No, this is not the zombies from “Dread Nation” These are Chinese women at the beach in 2018.
Blacks and Latinos are not the only ones with colorism issues. Asians have colorism. In Japan, women in 100+ heat walk around covered with fingerless gloves above their elbow, sunglasses, and wide brim hats. Mixed race Japanese have told me of their negative experiences in Japan because the culture is such a purist with race. Mexico has colorism issues, too. Mexico did not recognize or even count in their census the 1.4 million Afro-Mexicans until 2015. Most Americans don’t even know there are Afro-Mexicans in existence. Many Mexicans don’t know, either. I’ve met many Dominicans from DR who literally deny they have African blood in them. Mestizo (Euro-Indigenous heritage) carries the highest rank in the western hemisphere with Latin countries.
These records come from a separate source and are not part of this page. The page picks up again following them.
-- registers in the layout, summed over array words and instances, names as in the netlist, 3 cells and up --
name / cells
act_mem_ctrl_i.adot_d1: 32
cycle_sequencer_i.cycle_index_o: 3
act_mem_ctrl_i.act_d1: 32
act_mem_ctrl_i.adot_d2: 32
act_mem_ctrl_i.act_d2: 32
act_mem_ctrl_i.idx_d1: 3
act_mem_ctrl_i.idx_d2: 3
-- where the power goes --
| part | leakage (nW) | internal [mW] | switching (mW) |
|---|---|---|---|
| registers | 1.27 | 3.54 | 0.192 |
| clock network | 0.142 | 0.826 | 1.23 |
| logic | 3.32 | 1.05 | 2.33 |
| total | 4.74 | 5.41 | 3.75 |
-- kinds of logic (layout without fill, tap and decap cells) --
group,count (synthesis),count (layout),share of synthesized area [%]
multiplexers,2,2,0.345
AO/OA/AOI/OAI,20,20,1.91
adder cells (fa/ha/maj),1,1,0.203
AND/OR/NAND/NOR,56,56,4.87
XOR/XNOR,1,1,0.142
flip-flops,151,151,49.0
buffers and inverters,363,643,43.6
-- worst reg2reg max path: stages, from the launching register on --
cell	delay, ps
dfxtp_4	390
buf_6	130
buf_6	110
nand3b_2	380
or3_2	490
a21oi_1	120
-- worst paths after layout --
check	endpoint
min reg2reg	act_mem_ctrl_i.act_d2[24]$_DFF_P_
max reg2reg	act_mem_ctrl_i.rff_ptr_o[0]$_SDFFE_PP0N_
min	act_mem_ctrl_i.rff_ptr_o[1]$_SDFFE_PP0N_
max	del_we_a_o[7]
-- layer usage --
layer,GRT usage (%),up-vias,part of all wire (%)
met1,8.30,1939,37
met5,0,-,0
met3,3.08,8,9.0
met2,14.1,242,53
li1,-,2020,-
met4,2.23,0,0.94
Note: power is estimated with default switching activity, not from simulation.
`config.mk`:
```
export PLATFORM = sky130hd
export DESIGN_NAME = crc_config_regs
export DESIGN_NICKNAME = d
export VERILOG_FILES = /design/src/hdl/crc_pkg.sv /design/src/hdl/crc_config_regs.sv
export SDC_FILE = /design/constraint.sdc
export NUM_CORES = 1
export LEC_CHECK = 0
export BUFFER_PORTS_ARGS = -buffer_cell sky130_fd_sc_hd__buf_4
export CAP_MARGIN = 20
export CORE_MARGIN = 3
export CORE_UTILIZATION = 43
export DETAILED_ROUTE_END_ITERATION = 6
export PLACE_DENSITY = 0.81
export SLEW_MARGIN = 15
export SYNTH_ARGS = -nofsm -noshare
export SYNTH_HDL_FRONTEND = slang
export SYNTH_SLANG_ARGS = --single-unit
export TNS_END_PERCENT = 20
```
`constraint.sdc`:
```
create_clock -name HCLK -period 0.9 [get_ports HCLK]
set_clock_uncertainty 0.1 [all_clocks]
set_input_delay 0.18 -clock HCLK [delete_from_list [all_inputs] [get_ports HCLK]]
set_output_delay 0.18 -clock HCLK [all_outputs]
set_load 0.1 [all_outputs]
```
File: src/hdl/crc_pkg.sv
/*
  Shared types, register map and reset values of the AHB-Lite CRC accelerator
  Imported by the RTL blocks and by the testbench
*/
`default_nettype none

package crc_pkg;

	////////////////////////////////////////////////////////////
	// Vector types
	////////////////////////////////////////////////////////////

	// Bus word and CRC word
	typedef logic [31:0] word_t;
	typedef logic [7:0]  byte_t;
	// Register word offset from HADDR[4:2]
	typedef logic [2:0]  reg_addr_t;
	typedef logic [1:0]  htrans_t;
	typedef logic [2:0]  hsize_t;
	// 0 byte, 1 halfword, 2 word
	typedef logic [1:0]  bus_size_t;
	// 0 is 32 bits, 1 is 16, 2 is 8, 3 is 7
	typedef logic [1:0]  poly_size_t;
	// 0 none, 1 per byte, 2 per halfword, 3 per word
	typedef logic [1:0]  rev_in_t;

	////////////////////////////////////////////////////////////
	// Structures
	////////////////////////////////////////////////////////////

	// CR fields as seen by the engine
	typedef struct packed {
		poly_size_t poly_size;
		rev_in_t    rev_in;
		logic       rev_out;
	} crc_cfg_t;

	// One DR write waiting for the engine
	typedef struct packed {
		word_t     data;
		bus_size_t size;
	} buf_entry_t;

	// Register offsets
	localparam reg_addr_t CRC_DR   = 3'h0;
	localparam reg_addr_t CRC_IDR  = 3'h1;
	localparam reg_addr_t CRC_CR   = 3'h2;
	localparam reg_addr_t CRC_INIT = 3'h4;
	localparam reg_addr_t CRC_POL  = 3'h5;

	localparam htrans_t HTRANS_NONSEQ = 2'b10;

	// Reset values
	localparam crc_cfg_t CRC_CR_RST   = '0;
	localparam word_t    CRC_INIT_RST = 32'hFFFF_FFFF;
	localparam word_t    CRC_POL_RST  = 32'h04C1_1DB7;
	localparam byte_t    CRC_IDR_RST  = 8'h00;

	// Engine FSM
	typedef enum logic [1:0] {
		ENG_IDLE,
		ENG_LOAD,
		ENG_RUN
	} engine_state_t;

endpackage

`default_nettype wire

File: src/hdl/crc_data_buffer.sv
/*
  Circular FIFO of DR writes between the AHB side and the CRC engine
  Depth is a power of two; flush empties it in one cycle
*/
`default_nettype none

module crc_data_buffer #(
	parameter int BUF_DEPTH = 2
)
(
	input  wire logic                HCLK,
	input  wire logic                HRESETn,
	input  wire logic                push,
	input  wire crc_pkg::buf_entry_t push_entry,
	input  wire logic                pop,
	input  wire logic                flush,
	output crc_pkg::buf_entry_t      head,
	output logic                     empty,
	output logic                     full
);

	import crc_pkg::*;

	// One pointer bit at least, so a depth of 1 still builds
	localparam int PTR_W = (BUF_DEPTH > 1) ? $clog2(BUF_DEPTH) : 1;
	localparam int CNT_W = $clog2(BUF_DEPTH + 1);

	buf_entry_t       mem [BUF_DEPTH];
	logic [PTR_W-1:0] wr_ptr_q;
	logic [PTR_W-1:0] rd_ptr_q;
	logic [CNT_W-1:0] count_q;

	// Pointer advance with wrap at the last slot
	function automatic logic [PTR_W-1:0] ptr_next(input logic [PTR_W-1:0] ptr);
		if (ptr == PTR_W'(BUF_DEPTH - 1))
			return '0;
		return ptr + 1'b1;
	endfunction

	// Pointers and fill level
	always_ff @(posedge HCLK)
	begin
		if (!HRESETn)
		begin
			wr_ptr_q <= '0;
			rd_ptr_q <= '0;
			count_q  <= '0;
		end
		else if (flush)
		begin
			// Restart drops whatever is waiting
			wr_ptr_q <= '0;
			rd_ptr_q <= '0;
			count_q  <= '0;
		end
		else
		begin
			if (push)
				wr_ptr_q <= ptr_next(wr_ptr_q);
			if (pop)
				rd_ptr_q <= ptr_next(rd_ptr_q);
			case ({push, pop})
				2'b10:   count_q <= count_q + 1'b1;
				2'b01:   count_q <= count_q - 1'b1;
				default: count_q <= count_q;
			endcase
		end
	end

	// Storage
	always_ff @(posedge HCLK)
	begin
		if (push)
			mem[wr_ptr_q] <= push_entry;
	end

	assign head  = mem[rd_ptr_q];
	assign empty = (count_q == '0);
	assign full  = (count_q == CNT_W'(BUF_DEPTH));

endmodule

`default_nettype wire

File: config.mk
export PLATFORM = sky130hd
export DESIGN_NAME = crc_data_buffer
export DESIGN_NICKNAME = d
export VERILOG_FILES = /design/src/hdl/crc_pkg.sv /design/src/hdl/crc_data_buffer.sv
export SDC_FILE = /design/constraint.sdc
export NUM_CORES = 1
export LEC_CHECK = 0
export BUFFER_PORTS_ARGS = -buffer_cell sky130_fd_sc_hd__clkbuf_2
export CAP_MARGIN = 0
export CELL_PAD_IN_SITES_DETAIL_PLACEMENT = 0
export CELL_PAD_IN_SITES_GLOBAL_PLACEMENT = 1
export CORE_MARGIN = 2
export CORE_UTILIZATION = 40
export DETAILED_ROUTE_END_ITERATION = 8
export PLACE_DENSITY_LB_ADDON = 0.25
export SLEW_MARGIN = 25
export SYNTH_ARGS = -nofsm -noshare
export SYNTH_HDL_FRONTEND = slang
export SYNTH_SLANG_ARGS = --single-unit
File: constraint.sdc
create_clock -name HCLK -period 3.86 [get_ports HCLK]
set_input_delay 0.772 -clock HCLK [delete_from_list [all_inputs] [get_ports HCLK]]
set_output_delay 0.772 -clock HCLK [all_outputs]
set_load 0.1 [all_outputs]
# After elaboration in Yosys (flattened, before gate mapping)
# Memory sizes are Yosys's and may differ from the RTL's. A register that Yosys moved wholly into a read port is not among the register bits.
# Cells that the tools add are included.
# W data, S select, Z words.
# word_totals
register_bits,4
mem_bits_rw,68
inputBits,39
elab_cells,32
mem_count,1
# mem_list
memory,depth,word_bits,rd,rd_ports_with_merged_regs,write_ports,line,rtl
mem,2,34,1,1,1,crc_data_buffer.sv:28,buf_entry_t mem [BUF_DEPTH];
# classes
addsub,4
n_eq_ne,3
muxes,17
bitwise_logic,1
reduce_logical,3
# op_table
operator,count
$mux W1,16
$eq A2 B2 Y1 const B,2
$pmux W2 S2,1
$add A1 B1 Y1 const B,2
$add A2 B1 Y2 const B,1
$eq A2 B1 Y1 const B,1
$logic_not A2 Y1,1
$reduce_bool A2 Y1,1
$reduce_or A2 Y1,1
$sub A2 B1 Y2 const B,1
$not A1 Y1,1

# Longest topological paths before layout
# logic_depth
word_depth,7
depth_mapped,5

# Worst setup path before layout
# Ideal clock, no wire load.
# synth_timing
path_type,in2reg
startpoint,input push
endpoint,"memory mem[0][0] (netlist bit), enable pin"
arrival_time_ps,2261
setup_slack_ps,1174
cell_stages,2
n_path_buf,0
path_cell_list,inv_1 nor2_1
# synth_via
elab_chain_cells,2
# synth_lines
item,line,rtl
"start, declared",crc_data_buffer.sv:13,"input wire logic push,"
$mux W1,crc_data_buffer.sv:73,if (push)
$mux W1 (not written as such),crc_data_buffer.sv:74,mem[wr_ptr_q] <= push_entry;
"end, declared",crc_data_buffer.sv:28,
# Every way passes these cells.
`config.mk`:
```
export PLATFORM = sky130hd
export DESIGN_NAME = crc_host_interface
export DESIGN_NICKNAME = d
export VERILOG_FILES = /design/src/hdl/crc_pkg.sv /design/src/hdl/crc_host_interface.sv
export SDC_FILE = /design/constraint.sdc
export NUM_CORES = 1
export LEC_CHECK = 0
export BUFFER_PORTS_ARGS = -buffer_cell sky130_fd_sc_hd__buf_2
export CORE_AREA = 2 2 100 102
export DETAILED_ROUTE_END_ITERATION = 16
export DIE_AREA = 0 0 102 104
export PLACE_DENSITY_LB_ADDON = 0.15
export RECOVER_POWER = 100
export SKIP_CTS_REPAIR_TIMING = 1
export SLEW_MARGIN = 10
export SYNTH_ARGS = -nofsm -noshare
export SYNTH_HDL_FRONTEND = slang
export SYNTH_SLANG_ARGS = --single-unit
```
`constraint.sdc`:
```
create_clock -name HCLK -period 5.5 [get_ports HCLK]
set_input_delay 1.65 -clock HCLK [delete_from_list [all_inputs] [get_ports HCLK]]
set_output_delay 1.65 -clock HCLK [all_outputs]
set_load 0.005 [all_outputs]
```
[src/rtl/rv_core_pkg.sv]
// RV32I pipeline shared types: widths, opcodes, control enums and stage payloads
package rv_core_pkg;

	//////////////////////////////////////////////////
	// Widths and constants
	//////////////////////////////////////////////////
	localparam int XLEN       = 32;	// Word width
	localparam int REG_ADDR_W = 5;	// 32 architectural registers

	typedef logic [XLEN-1:0]       word_t;
	typedef logic [REG_ADDR_W-1:0] reg_addr_t;

	// Base opcodes kept by this core
	localparam logic [6:0] OPC_OP     = 7'b0110011;
	localparam logic [6:0] OPC_OP_IMM = 7'b0010011;
	localparam logic [6:0] OPC_LUI    = 7'b0110111;
	localparam logic [6:0] OPC_AUIPC  = 7'b0010111;
	localparam logic [6:0] OPC_LOAD   = 7'b0000011;
	localparam logic [6:0] OPC_STORE  = 7'b0100011;
	localparam logic [6:0] OPC_BRANCH = 7'b1100011;
	localparam logic [6:0] OPC_JAL    = 7'b1101111;
	localparam logic [6:0] OPC_JALR   = 7'b1100111;

	localparam word_t NOP_INSTR = 32'h0000_0013;	// addi x0, x0, 0

	//////////////////////////////////////////////////
	// Control enums
	//////////////////////////////////////////////////
	typedef enum logic [3:0] {
		ALU_ADD,
		ALU_SUB,
		ALU_AND,
		ALU_OR,
		ALU_XOR,
		ALU_SLT,
		ALU_SLTU,
		ALU_SLL,
		ALU_SRL,
		ALU_SRA,
		ALU_PASS_B	// lui, operand b straight through
	} alu_op_e;

	typedef enum logic [1:0] {
		WB_ALU,
		WB_PC4,		// Link value of jal / jalr
		WB_LOAD
	} wb_sel_e;

	typedef enum logic [1:0] {
		FWD_REGFILE,
		FWD_EX,
		FWD_MEM,
		FWD_WB
	} fwd_sel_e;

	//////////////////////////////////////////////////
	// Stage payloads
	//////////////////////////////////////////////////
	typedef struct packed {
		logic  valid;
		word_t pc;
		word_t instr;
	} if_id_t;

	typedef struct packed {
		logic      valid;
		word_t     pc;
		word_t     op_a;		// rs1 or PC
		word_t     op_b;		// rs2 or immediate
		word_t     store_data;	// Forwarded rs2
		word_t     imm;
		reg_addr_t rd;
		logic      wr_en;
		alu_op_e   alu_op;
		wb_sel_e   wb_sel;
		logic      is_load;
		logic      is_store;
		logic      is_branch;
		logic [2:0] funct3;	// Branch condition
		logic      is_jal;
		logic      is_jalr;
	} id_ex_t;

	typedef struct packed {
		logic      valid;
		word_t     result;	// Writeback value unless load
		word_t     addr;
		word_t     store_data;
		reg_addr_t rd;
		logic      wr_en;
		logic      is_load;
		logic      is_store;
	} ex_mem_t;

	typedef struct packed {
		logic      valid;
		word_t     wdata;
		reg_addr_t rd;
		logic      wr_en;
	} mem_wb_t;

	// Data port, request held until grant
	typedef struct packed {
		logic  valid;
		logic  write;
		word_t addr;
		word_t wdata;
	} dmem_req_t;

	typedef struct packed {
		logic  grant;
		word_t rdata;	// Valid in grant cycle only
	} dmem_rsp_t;

endpackage

[src/rtl/rv_fetch.sv]
// Fetch stage: PC register, next-PC select and the IF/ID register
`timescale 1ns/1ps

module rv_fetch #(
	parameter rv_core_pkg::word_t RESET_PC = 32'h0000_0000
) (
	input  logic                i_clk,
	input  logic                i_reset,
	input  logic                i_enable,		// Low while data port waits
	input  logic                i_hold,			// Load-use stall
	input  logic                i_redirect,
	input  rv_core_pkg::word_t  i_redirect_pc,
	output rv_core_pkg::word_t  o_imem_addr,
	input  rv_core_pkg::word_t  i_imem_data,	// Answered in same cycle
	input  logic                i_flush,
	output rv_core_pkg::if_id_t o_if_id
);

	rv_core_pkg::word_t pc;

	assign o_imem_addr = pc;

	// Not-taken prediction, redirect from EX wins
	always_ff @(posedge i_clk) begin
		if (i_reset) begin
			pc <= RESET_PC;
		end else if (i_enable) begin
			if (i_redirect) begin
				pc <= i_redirect_pc;
			end else if (!i_hold) begin
				pc <= pc + 32'd4;
			end
		end
	end

	//////////////////////////////////////////////////
	// IF/ID register
	//////////////////////////////////////////////////
	always_ff @(posedge i_clk) begin
		if (i_reset) begin
			o_if_id.valid <= 1'b0;
			o_if_id.instr <= rv_core_pkg::NOP_INSTR;
		end else if (i_enable) begin
			if (i_flush) begin
				o_if_id.valid <= 1'b0;	// Wrong-path slot
				o_if_id.instr <= rv_core_pkg::NOP_INSTR;
			end else if (!i_hold) begin
				o_if_id <= '{valid: 1'b1, pc: pc, instr: i_imem_data};
			end
		end
	end

endmodule

[src/rtl/rv_decode.sv]
// Decode stage: control decode, immediates, register file, forwarding and ID/EX register
`timescale 1ns/1ps

module rv_decode (
	input  logic                   i_clk,
	input  logic                   i_reset,
	input  logic                   i_enable,
	input  logic                   i_flush,		// Bubble into ID/EX
	input  rv_core_pkg::if_id_t    i_if_id,
	input  rv_core_pkg::mem_wb_t   i_mem_wb,		// Register file write port
	input  rv_core_pkg::word_t     i_ex_result,
	input  rv_core_pkg::word_t     i_mem_result,
	input  rv_core_pkg::fwd_sel_e  i_fwd_a,
	input  rv_core_pkg::fwd_sel_e  i_fwd_b,
	output rv_core_pkg::reg_addr_t o_rs1,
	output rv_core_pkg::reg_addr_t o_rs2,
	output logic                   o_use_rs1,
	output logic                   o_use_rs2,
	output rv_core_pkg::id_ex_t    o_id_ex
);

	rv_core_pkg::word_t  instr;
	logic [6:0]          opcode;
	rv_core_pkg::word_t  regs [32];
	rv_core_pkg::word_t  rs1_val;
	rv_core_pkg::word_t  rs2_val;
	rv_core_pkg::word_t  imm;
	rv_core_pkg::id_ex_t id_ex_d;
	logic                use_rs1;
	logic                use_rs2;
	logic                sel_pc_a;	// PC into operand a
	logic                sel_imm_b;	// Immediate into operand b

	assign instr  = i_if_id.instr;
	assign opcode = instr[6:0];
	assign o_rs1  = instr[19:15];
	assign o_rs2  = instr[24:20];

	// Sources only count for a live instruction
	assign o_use_rs1 = i_if_id.valid && use_rs1;
	assign o_use_rs2 = i_if_id.valid && use_rs2;

	//////////////////////////////////////////////////
	// Register file
	//////////////////////////////////////////////////
	always_ff @(posedge i_clk) begin
		if (i_mem_wb.valid && i_mem_wb.wr_en && i_mem_wb.rd != '0) begin
			regs[i_mem_wb.rd] <= i_mem_wb.wdata;
		end
	end

	// Read with write-through from WB
	function automatic rv_core_pkg::word_t rf_read(input rv_core_pkg::reg_addr_t idx);
		if (idx == '0) begin
			return '0;	// x0 hardwired
		end
		if (i_mem_wb.valid && i_mem_wb.wr_en && i_mem_wb.rd == idx) begin
			return i_mem_wb.wdata;
		end
		return regs[idx];
	endfunction

	function automatic rv_core_pkg::word_t fwd_mux(input rv_core_pkg::fwd_sel_e sel,
			input rv_core_pkg::word_t rf_val);
		case (sel)
			rv_core_pkg::FWD_EX:  return i_ex_result;		// Combinational EX result
			rv_core_pkg::FWD_MEM: return i_mem_result;	// Includes load data
			rv_core_pkg::FWD_WB:  return i_mem_wb.wdata;
			default:              return rf_val;
		endcase
	endfunction

	// funct3 / funct7[5] to ALU op, sub only for register form
	function automatic rv_core_pkg::alu_op_e alu_decode(input logic [2:0] f3,
			input logic f7_5, input logic is_reg);
		case (f3)
			3'b000:  return (is_reg && f7_5) ? rv_core_pkg::ALU_SUB : rv_core_pkg::ALU_ADD;
			3'b001:  return rv_core_pkg::ALU_SLL;
			3'b010:  return rv_core_pkg::ALU_SLT;
			3'b011:  return rv_core_pkg::ALU_SLTU;
			3'b100:  return rv_core_pkg::ALU_XOR;
			3'b101:  return f7_5 ? rv_core_pkg::ALU_SRA : rv_core_pkg::ALU_SRL;
			3'b110:  return rv_core_pkg::ALU_OR;
			default: return rv_core_pkg::ALU_AND;
		endcase
	endfunction

	always_comb begin
		rs1_val = fwd_mux(i_fwd_a, rf_read(o_rs1));
		rs2_val = fwd_mux(i_fwd_b, rf_read(o_rs2));
	end

	//////////////////////////////////////////////////
	// Control decode and operand select
	//////////////////////////////////////////////////
	always_comb begin
		id_ex_d        = '0;
		id_ex_d.valid  = i_if_id.valid && !i_flush;
		id_ex_d.pc     = i_if_id.pc;
		id_ex_d.rd     = instr[11:7];
		id_ex_d.funct3 = instr[14:12];
		id_ex_d.alu_op = rv_core_pkg::ALU_ADD;
		id_ex_d.wb_sel = rv_core_pkg::WB_ALU;
		use_rs1        = 1'b0;
		use_rs2        = 1'b0;
		sel_pc_a       = 1'b0;
		sel_imm_b      = 1'b1;
		imm            = {{20{instr[31]}}, instr[31:20]};	// I-type default
		case (opcode)
			rv_core_pkg::OPC_OP: begin
				id_ex_d.wr_en  = 1'b1;
				id_ex_d.alu_op = alu_decode(instr[14:12], instr[30], 1'b1);
				use_rs1        = 1'b1;
				use_rs2        = 1'b1;
				sel_imm_b      = 1'b0;
			end
			rv_core_pkg::OPC_OP_IMM: begin
				id_ex_d.wr_en  = 1'b1;
				id_ex_d.alu_op = alu_decode(instr[14:12], instr[30], 1'b0);
				use_rs1        = 1'b1;
			end
			rv_core_pkg::OPC_LUI: begin
				id_ex_d.wr_en  = 1'b1;
				id_ex_d.alu_op = rv_core_pkg::ALU_PASS_B;
				imm            = {instr[31:12], 12'b0};
			end
			rv_core_pkg::OPC_AUIPC: begin
				id_ex_d.wr_en = 1'b1;
				imm           = {instr[31:12], 12'b0};
				sel_pc_a      = 1'b1;
			end
			rv_core_pkg::OPC_LOAD: begin
				id_ex_d.wr_en   = 1'b1;
				id_ex_d.is_load = 1'b1;
				id_ex_d.wb_sel  = rv_core_pkg::WB_LOAD;
				use_rs1         = 1'b1;
			end
			rv_core_pkg::OPC_STORE: begin
				id_ex_d.is_store = 1'b1;
				use_rs1          = 1'b1;
				use_rs2          = 1'b1;
				imm              = {{20{instr[31]}}, instr[31:25], instr[11:7]};
			end
			rv_core_pkg::OPC_BRANCH: begin
				id_ex_d.is_branch = 1'b1;
				use_rs1           = 1'b1;
				use_rs2           = 1'b1;
				sel_imm_b         = 1'b0;	// Compare rs1 with rs2
				imm = {{19{instr[31]}}, instr[31], instr[7], instr[30:25], instr[11:8], 1'b0};
			end
			rv_core_pkg::OPC_JAL: begin
				id_ex_d.wr_en  = 1'b1;
				id_ex_d.is_jal = 1'b1;
				id_ex_d.wb_sel = rv_core_pkg::WB_PC4;
				sel_pc_a       = 1'b1;
				imm = {{11{instr[31]}}, instr[31], instr[19:12], instr[20], instr[30:21], 1'b0};
			end
			rv_core_pkg::OPC_JALR: begin
				id_ex_d.wr_en   = 1'b1;
				id_ex_d.is_jalr = 1'b1;
				id_ex_d.wb_sel  = rv_core_pkg::WB_PC4;
				use_rs1         = 1'b1;
			end
			default: ;	// Unsupported, no side effects
		endcase
		id_ex_d.imm        = imm;
		id_ex_d.op_a       = sel_pc_a ? i_if_id.pc : rs1_val;
		id_ex_d.op_b       = sel_imm_b ? imm : rs2_val;
		id_ex_d.store_data = rs2_val;
	end

	// ID/EX register
	always_ff @(posedge i_clk) begin
		if (i_reset) begin
			o_id_ex.valid <= 1'b0;
		end else if (i_enable) begin
			o_id_ex <= id_ex_d;
		end
	end

endmodule

[src/rtl/rv_execute.sv]
// Execute stage: ALU, branch and jump resolution, result select and EX/MEM register
`timescale 1ns/1ps

module rv_execute (
	input  logic                 i_clk,
	input  logic                 i_reset,
	input  logic                 i_enable,
	input  rv_core_pkg::id_ex_t  i_id_ex,
	output rv_core_pkg::word_t   o_ex_result,	// Forwarded into decode
	output logic                 o_redirect,
	output rv_core_pkg::word_t   o_redirect_pc,
	output rv_core_pkg::ex_mem_t o_ex_mem
);

	rv_core_pkg::word_t   a;
	rv_core_pkg::word_t   b;
	rv_core_pkg::word_t   alu_out;
	rv_core_pkg::word_t   pc4;
	logic                 taken;
	rv_core_pkg::ex_mem_t ex_mem_d;

	assign a   = i_id_ex.op_a;
	assign b   = i_id_ex.op_b;
	assign pc4 = i_id_ex.pc + 32'd4;

	//////////////////////////////////////////////////
	// ALU
	//////////////////////////////////////////////////
	always_comb begin
		case (i_id_ex.alu_op)
			rv_core_pkg::ALU_ADD:  alu_out = a + b;	// Also addresses and jump targets
			rv_core_pkg::ALU_SUB:  alu_out = a - b;
			rv_core_pkg::ALU_AND:  alu_out = a & b;
			rv_core_pkg::ALU_OR:   alu_out = a | b;
			rv_core_pkg::ALU_XOR:  alu_out = a ^ b;
			rv_core_pkg::ALU_SLT:  alu_out = {31'b0, $signed(a) < $signed(b)};
			rv_core_pkg::ALU_SLTU: alu_out = {31'b0, a < b};
			rv_core_pkg::ALU_SLL:  alu_out = a << b[4:0];
			rv_core_pkg::ALU_SRL:  alu_out = a >> b[4:0];
			rv_core_pkg::ALU_SRA:  alu_out = $signed(a) >>> b[4:0];
			default:               alu_out = b;	// PASS_B
		endcase
	end

	// Branch condition from funct3
	always_comb begin
		case (i_id_ex.funct3)
			3'b000:  taken = (a == b);	// beq
			3'b001:  taken = (a != b);	// bne
			3'b100:  taken = $signed(a) < $signed(b);
			3'b101:  taken = $signed(a) >= $signed(b);
			3'b110:  taken = a < b;		// bltu
			3'b111:  taken = a >= b;
			default: taken = 1'b0;
		endcase
	end

	// Predicted not taken, so any taken control transfer redirects
	assign o_redirect = i_id_ex.valid &&
		((i_id_ex.is_branch && taken) || i_id_ex.is_jal || i_id_ex.is_jalr);

	assign o_redirect_pc = i_id_ex.is_branch ? i_id_ex.pc + i_id_ex.imm :
		i_id_ex.is_jalr ? {alu_out[31:1], 1'b0} : alu_out;

	// Link value for jumps
	assign o_ex_result = (i_id_ex.wb_sel == rv_core_pkg::WB_PC4) ? pc4 : alu_out;

	assign ex_mem_d = '{
		valid:      i_id_ex.valid,
		result:     o_ex_result,
		addr:       alu_out,
		store_data: i_id_ex.store_data,
		rd:         i_id_ex.rd,
		wr_en:      i_id_ex.wr_en,
		is_load:    i_id_ex.is_load,
		is_store:   i_id_ex.is_store
	};

	// EX/MEM register
	always_ff @(posedge i_clk) begin
		if (i_reset) begin
			o_ex_mem.valid <= 1'b0;
		end else if (i_enable) begin
			o_ex_mem <= ex_mem_d;
		end
	end

endmodule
So, with that said, it is of great interest that Justina addresses these flawed and disregarded marginalized issues in her new series which includes not only issues of color, she also without hesitation is inclusive of gender binary definement within her characterizations, another untouchable subject. The dialogue this title brings to the foreground for its readers can be controversial in some instances, but undoubtedly rich in social consciousness. I think such topics of conversations generated by this title are timely and have been long needed. They are ones in the heart and minds of our young adults who are living and breathing some of the same situations reflected in a historical setting but still apropos for today. In many instances, the young adult readers will be able to handle the subject matter for such dialogues in far better ways than many members of the older generation, for older gens carry with them a trunkload of historical and social damage. So wise is Justina’s placement of these social seeds of thought in her new series, so calculatingly wise.